(DATA IN THIS EXERCISE begins)
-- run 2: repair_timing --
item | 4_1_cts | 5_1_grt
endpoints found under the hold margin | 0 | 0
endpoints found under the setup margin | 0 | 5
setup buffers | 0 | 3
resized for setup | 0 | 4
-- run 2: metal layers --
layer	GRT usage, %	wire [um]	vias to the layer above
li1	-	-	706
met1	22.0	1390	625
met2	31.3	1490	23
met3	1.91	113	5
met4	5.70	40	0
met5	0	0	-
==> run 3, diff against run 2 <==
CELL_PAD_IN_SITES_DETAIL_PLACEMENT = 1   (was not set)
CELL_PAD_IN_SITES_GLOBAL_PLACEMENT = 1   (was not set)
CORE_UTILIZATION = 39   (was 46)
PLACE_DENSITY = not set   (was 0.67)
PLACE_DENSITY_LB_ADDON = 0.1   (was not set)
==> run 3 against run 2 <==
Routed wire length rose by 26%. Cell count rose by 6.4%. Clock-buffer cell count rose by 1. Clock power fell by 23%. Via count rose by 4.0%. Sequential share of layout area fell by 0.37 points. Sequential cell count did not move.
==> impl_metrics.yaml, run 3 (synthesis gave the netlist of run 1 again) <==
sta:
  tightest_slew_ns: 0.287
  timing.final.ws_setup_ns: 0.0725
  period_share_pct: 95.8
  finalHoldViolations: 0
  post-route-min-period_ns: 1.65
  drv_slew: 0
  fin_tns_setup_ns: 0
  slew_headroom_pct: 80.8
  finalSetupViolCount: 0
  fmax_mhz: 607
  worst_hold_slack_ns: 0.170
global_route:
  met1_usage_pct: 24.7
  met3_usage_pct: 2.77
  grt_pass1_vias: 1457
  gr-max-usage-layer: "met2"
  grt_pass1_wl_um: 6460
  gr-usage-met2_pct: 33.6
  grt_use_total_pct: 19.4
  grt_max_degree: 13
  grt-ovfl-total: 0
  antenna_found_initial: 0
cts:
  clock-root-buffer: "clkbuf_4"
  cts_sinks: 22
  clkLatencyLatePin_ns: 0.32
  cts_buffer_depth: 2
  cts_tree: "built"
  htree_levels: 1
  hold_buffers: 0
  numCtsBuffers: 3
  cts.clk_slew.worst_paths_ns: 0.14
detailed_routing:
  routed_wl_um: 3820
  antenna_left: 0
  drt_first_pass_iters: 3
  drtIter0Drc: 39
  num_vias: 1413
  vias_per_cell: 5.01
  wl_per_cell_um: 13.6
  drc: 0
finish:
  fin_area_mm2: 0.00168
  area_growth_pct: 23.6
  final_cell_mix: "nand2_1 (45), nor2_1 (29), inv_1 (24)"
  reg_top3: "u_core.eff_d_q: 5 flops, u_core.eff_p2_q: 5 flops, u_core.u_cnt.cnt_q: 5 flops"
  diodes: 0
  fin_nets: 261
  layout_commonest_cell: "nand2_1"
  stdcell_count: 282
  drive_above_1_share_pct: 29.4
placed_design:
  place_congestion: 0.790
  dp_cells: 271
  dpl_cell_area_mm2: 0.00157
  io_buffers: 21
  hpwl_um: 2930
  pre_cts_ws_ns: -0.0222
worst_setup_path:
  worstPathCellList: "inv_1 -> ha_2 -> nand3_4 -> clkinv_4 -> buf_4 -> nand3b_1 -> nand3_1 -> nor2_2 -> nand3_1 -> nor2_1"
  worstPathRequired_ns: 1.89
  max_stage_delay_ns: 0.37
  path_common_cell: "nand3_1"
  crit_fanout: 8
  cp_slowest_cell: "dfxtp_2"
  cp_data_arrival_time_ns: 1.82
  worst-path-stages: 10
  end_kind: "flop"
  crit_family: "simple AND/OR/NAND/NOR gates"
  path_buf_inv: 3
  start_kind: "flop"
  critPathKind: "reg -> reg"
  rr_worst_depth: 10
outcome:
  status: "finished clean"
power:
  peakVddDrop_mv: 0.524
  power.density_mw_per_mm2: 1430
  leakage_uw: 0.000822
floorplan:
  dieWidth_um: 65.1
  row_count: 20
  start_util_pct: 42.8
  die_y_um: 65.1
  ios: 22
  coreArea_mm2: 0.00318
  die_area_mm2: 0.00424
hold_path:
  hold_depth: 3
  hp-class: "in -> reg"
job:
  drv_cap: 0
<file path="config.mk">
export PLATFORM = sky130hd
export DESIGN_NAME = vec_beat_seq
export DESIGN_NICKNAME = d
export VERILOG_FILES = /design/src/rtl/vec_beat_seq.sv
export SDC_FILE = /design/constraint.sdc
export NUM_CORES = 1
export LEC_CHECK = 0
export ABC_CLOCK_PERIOD_IN_PS = 5700
export BUFFER_PORTS_ARGS = -buffer_cell sky130_fd_sc_hd__buf_2
export CORE_ASPECT_RATIO = 0.8
export CORE_MARGIN = 3
export CORE_UTILIZATION = 60
export CTS_BUF_LIST = sky130_fd_sc_hd__clkbuf_4 sky130_fd_sc_hd__clkbuf_8
export CTS_CLUSTER_SIZE = 14
export DETAILED_ROUTE_END_ITERATION = 6
export PLACE_DENSITY = 0.85
export SLEW_MARGIN = 20
export SYNTH_ARGS = -nofsm -noshare
export SYNTH_HDL_FRONTEND = slang
export SYNTH_SLANG_ARGS = --single-unit
export TNS_END_PERCENT = 50
</file>
<file path="constraint.sdc">
create_clock -name clk -period 5.7 [get_ports clk]
set_input_delay 1.14 -clock clk [delete_from_list [all_inputs] [get_ports clk]]
set_output_delay 1.14 -clock clk [all_outputs]
set_load 0.01 [all_outputs]
</file>
<file path="src/rtl/vec_beat_seq.sv">
// Strip-mine beat sequencer: latches vl/vsew on issue and walks the active
// vector body in DATA_WIDTH-bit beats under a valid/ready handshake.
module vec_beat_seq #(
  parameter  int unsigned VLEN       = 16384,
  parameter  int unsigned DATA_WIDTH = 64,
  localparam int unsigned VLMAX      = VLEN / 8,
  localparam int unsigned VL_BITS    = $clog2(VLMAX) + 1,
  localparam int unsigned BPB        = DATA_WIDTH / 8,
  localparam int unsigned BPB_LG     = $clog2(BPB),
  localparam int unsigned REM_W      = VL_BITS + 3,
  localparam int unsigned IDX_W      = VL_BITS + 3 - BPB_LG
) (
  input  logic               clk,
  input  logic               rst_n,
  input  logic               start,
  output logic               start_ready,
  input  logic [VL_BITS-1:0] vl,
  input  logic [2:0]         vsew,
  input  logic               vill,
  output logic               beat_valid,
  input  logic               beat_ready,
  output logic [IDX_W-1:0]   beat_idx,
  output logic [VL_BITS-1:0] beat_elem,
  output logic [BPB-1:0]     beat_be,
  output logic               beat_last,
  output logic               done
);

  typedef enum logic [1:0] {
    ST_IDLE = 2'd0,
    ST_RUN  = 2'd1,
    ST_DONE = 2'd2
  } state_t;

  state_t             r_state;
  state_t             w_state_nxt;
  logic [REM_W-1:0]   r_rem;
  logic [IDX_W-1:0]   r_beat_idx;
  logic [1:0]         r_sew;

  logic               w_accept;
  logic               w_hs;
  logic               w_zero;
  logic               w_last;
  logic [REM_W-1:0]   w_rem_in;
  logic [REM_W-1:0]   w_byte_off;
  logic [VL_BITS-1:0] w_elem;
  logic [BPB-1:0]     w_be;

  // Issue decode: vsew[2] set means an encoding above e64.
  assign w_accept   = (r_state == ST_IDLE) && start;
  assign w_hs       = (r_state == ST_RUN) && beat_ready;
  assign w_zero     = vill || vsew[2] || (vl == '0);
  assign w_rem_in   = REM_W'(vl) << vsew[1:0];

  // Beat decode from the latched remaining-byte count and beat counter.
  assign w_last     = (r_rem <= REM_W'(BPB));
  assign w_byte_off = {r_beat_idx, {BPB_LG{1'b0}}};
  assign w_elem     = VL_BITS'(w_byte_off >> r_sew);

  always_comb begin
    w_be = '0;
    for (int unsigned i = 0; i < BPB; i++) begin
      w_be[i] = (r_rem > REM_W'(i));
    end
  end

  // State register.
  always_ff @(posedge clk or negedge rst_n) begin
    if (!rst_n) begin
      r_state <= ST_IDLE;
    end else begin
      r_state <= w_state_nxt;
    end
  end

  // Next-state logic.
  always_comb begin
    w_state_nxt = r_state;
    case (r_state)
      ST_IDLE: begin
        if (start) begin
          w_state_nxt = w_zero ? ST_DONE : ST_RUN;
        end
      end
      ST_RUN: begin
        if (beat_ready && w_last) begin
          w_state_nxt = ST_DONE;
        end
      end
      ST_DONE: w_state_nxt = ST_IDLE;
      default: w_state_nxt = ST_IDLE;
    endcase
  end

  // Instruction context: remaining bytes, beat counter and element size.
  always_ff @(posedge clk or negedge rst_n) begin
    if (!rst_n) begin
      r_rem      <= '0;
      r_beat_idx <= '0;
      r_sew      <= '0;
    end else if (w_accept) begin
      r_rem      <= w_rem_in;
      r_beat_idx <= '0;
      r_sew      <= vsew[1:0];
    end else if (w_hs && !w_last) begin
      r_rem      <= r_rem - REM_W'(BPB);
      r_beat_idx <= r_beat_idx + IDX_W'(1);
    end
  end

  // Outputs decoded from registered state; beat fields are zero unless valid.
  always_comb begin
    start_ready = 1'b0;
    beat_valid  = 1'b0;
    done        = 1'b0;
    beat_idx    = '0;
    beat_elem   = '0;
    beat_be     = '0;
    beat_last   = 1'b0;
    case (r_state)
      ST_IDLE: start_ready = 1'b1;
      ST_RUN: begin
        beat_valid = 1'b1;
        beat_idx   = r_beat_idx;
        beat_elem  = w_elem;
        beat_be    = w_be;
        beat_last  = w_last;
      end
      ST_DONE: done = 1'b1;
      default: ;
    endcase
  end

endmodule

</file>
### src/rtl/ahb_lite_cmd_master.sv
// ahb_lite_cmd_master: turns a queued command stream into pipelined AHB-Lite SINGLE word transfers
module ahb_lite_cmd_master import ahb_pkg::*; #(
    parameter int FIFO_DEPTH = 2,
    parameter int ADDR_W = 32,
    parameter int DATA_W = 32
) (
    input logic HCLK,
    input logic HRESETn,
    ahb_lite_cmd_master_if.master bus
);
    cmd_t push_cmd, head, issue_cmd, rp_cmd_q, rp_cmd_d;
    logic full, empty, pop, a_nonseq, a_done, err1, can_issue, issue, rsp_done;
    logic [1:0] htrans_q, htrans_d;
    logic [ADDR_W-1:0] haddr_q, haddr_d;
    logic [DATA_W-1:0] awdata_q, awdata_d, hwdata_q, hwdata_d, rsp_rdata_q, rsp_rdata_d;
    logic hwrite_q, hwrite_d, dwrite_q, dwrite_d, rp_valid_q, rp_valid_d;
    logic rsp_valid_q, rsp_valid_d, rsp_write_q, rsp_write_d, rsp_err_q, rsp_err_d;
    dstate_t ds_q, ds_d;

    assign push_cmd = cmd_t'{write: bus.cmd_write, addr: {bus.cmd_addr[ADDR_W-1:2], 2'b00}, wdata: bus.cmd_wdata};

    cmd_fifo #(.DEPTH(FIFO_DEPTH)) u_fifo (
        .clk(HCLK), .rst_n(HRESETn), .push(bus.cmd_valid && !full), .din(push_cmd),
        .pop(pop), .dout(head), .full(full), .empty(empty)
    );

    // A first ERROR cycle cancels whatever address phase is on the bus; it is parked for replay
    always_comb begin
        a_nonseq    = htrans_q == HTRANS_NONSEQ;
        a_done      = a_nonseq && bus.HREADY;
        err1        = ds_q == D_BUSY && !bus.HREADY && bus.HRESP == HRESP_ERROR;
        can_issue   = (!a_nonseq || a_done) && !err1 && !(ds_q == D_ERR && !bus.HREADY);
        issue       = can_issue && (rp_valid_q || !empty);
        issue_cmd   = rp_valid_q ? rp_cmd_q : head;
        pop         = issue && !rp_valid_q;
        htrans_d    = err1 ? HTRANS_IDLE : can_issue ? (issue ? HTRANS_NONSEQ : HTRANS_IDLE) : htrans_q;
        haddr_d     = issue ? issue_cmd.addr : haddr_q;
        hwrite_d    = issue ? issue_cmd.write : hwrite_q;
        awdata_d    = issue ? issue_cmd.wdata : awdata_q;
        rp_valid_d  = err1 ? a_nonseq : can_issue ? 1'b0 : rp_valid_q;
        rp_cmd_d    = err1 ? cmd_t'{write: hwrite_q, addr: haddr_q, wdata: awdata_q} : rp_cmd_q;
        dwrite_d    = a_done ? hwrite_q : dwrite_q;
        hwdata_d    = a_done ? (hwrite_q ? awdata_q : '0) : hwdata_q;
        ds_d        = ds_q == D_ERR ? (bus.HREADY ? D_IDLE : D_ERR) :
                      err1 ? D_ERR :
                      ((ds_q == D_BUSY && !bus.HREADY) || a_done) ? D_BUSY : D_IDLE;
        rsp_done    = ds_q != D_IDLE && bus.HREADY;
        rsp_valid_d = rsp_done;
        rsp_write_d = rsp_done ? dwrite_q : rsp_write_q;
        rsp_err_d   = rsp_done ? ds_q == D_ERR : rsp_err_q;
        rsp_rdata_d = rsp_done ? ((ds_q == D_BUSY && !dwrite_q) ? bus.HRDATA : '0) : rsp_rdata_q;
    end

    always_ff @(posedge HCLK or negedge HRESETn) begin
        if (!HRESETn) begin
            htrans_q    <= HTRANS_IDLE;
            haddr_q     <= '0;
            hwrite_q    <= 1'b0;
            awdata_q    <= '0;
            rp_valid_q  <= 1'b0;
            rp_cmd_q    <= '0;
            dwrite_q    <= 1'b0;
            hwdata_q    <= '0;
            ds_q        <= D_IDLE;
            rsp_valid_q <= 1'b0;
            rsp_write_q <= 1'b0;
            rsp_err_q   <= 1'b0;
            rsp_rdata_q <= '0;
        end else begin
            htrans_q    <= htrans_d;
            haddr_q     <= haddr_d;
            hwrite_q    <= hwrite_d;
            awdata_q    <= awdata_d;
            rp_valid_q  <= rp_valid_d;
            rp_cmd_q    <= rp_cmd_d;
            dwrite_q    <= dwrite_d;
            hwdata_q    <= hwdata_d;
            ds_q        <= ds_d;
            rsp_valid_q <= rsp_valid_d;
            rsp_write_q <= rsp_write_d;
            rsp_err_q   <= rsp_err_d;
            rsp_rdata_q <= rsp_rdata_d;
        end
    end

    assign bus.cmd_ready = !full;
    assign bus.HTRANS    = htrans_q;
    assign bus.HADDR     = haddr_q;
    assign bus.HWRITE    = hwrite_q;
    assign bus.HSIZE     = HSIZE_WORD;
    assign bus.HBURST    = HBURST_SINGLE;
    assign bus.HWDATA    = hwdata_q;
    assign bus.rsp_valid = rsp_valid_q;
    assign bus.rsp_write = rsp_write_q;
    assign bus.rsp_err   = rsp_err_q;
    assign bus.rsp_rdata = rsp_rdata_q;
    assign bus.busy      = !empty || a_nonseq || ds_q != D_IDLE || rp_valid_q;
endmodule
(DATA IN THIS EXERCISE ends)
> TASK GOAL
Return exactly, and only, the lines above starting at the line that contains "setup buffers | 0 | 3" and ending at the line that contains "fmax_mhz: 607".

> EXERCISE RESPONSE
setup buffers | 0 | 3
resized for setup | 0 | 4
-- run 2: metal layers --
layer	GRT usage, %	wire [um]	vias to the layer above
li1	-	-	706
met1	22.0	1390	625
met2	31.3	1490	23
met3	1.91	113	5
met4	5.70	40	0
met5	0	0	-
==> run 3, diff against run 2 <==
CELL_PAD_IN_SITES_DETAIL_PLACEMENT = 1   (was not set)
CELL_PAD_IN_SITES_GLOBAL_PLACEMENT = 1   (was not set)
CORE_UTILIZATION = 39   (was 46)
PLACE_DENSITY = not set   (was 0.67)
PLACE_DENSITY_LB_ADDON = 0.1   (was not set)
==> run 3 against run 2 <==
Routed wire length rose by 26%. Cell count rose by 6.4%. Clock-buffer cell count rose by 1. Clock power fell by 23%. Via count rose by 4.0%. Sequential share of layout area fell by 0.37 points. Sequential cell count did not move.
==> impl_metrics.yaml, run 3 (synthesis gave the netlist of run 1 again) <==
sta:
  tightest_slew_ns: 0.287
  timing.final.ws_setup_ns: 0.0725
  period_share_pct: 95.8
  finalHoldViolations: 0
  post-route-min-period_ns: 1.65
  drv_slew: 0
  fin_tns_setup_ns: 0
  slew_headroom_pct: 80.8
  finalSetupViolCount: 0
  fmax_mhz: 607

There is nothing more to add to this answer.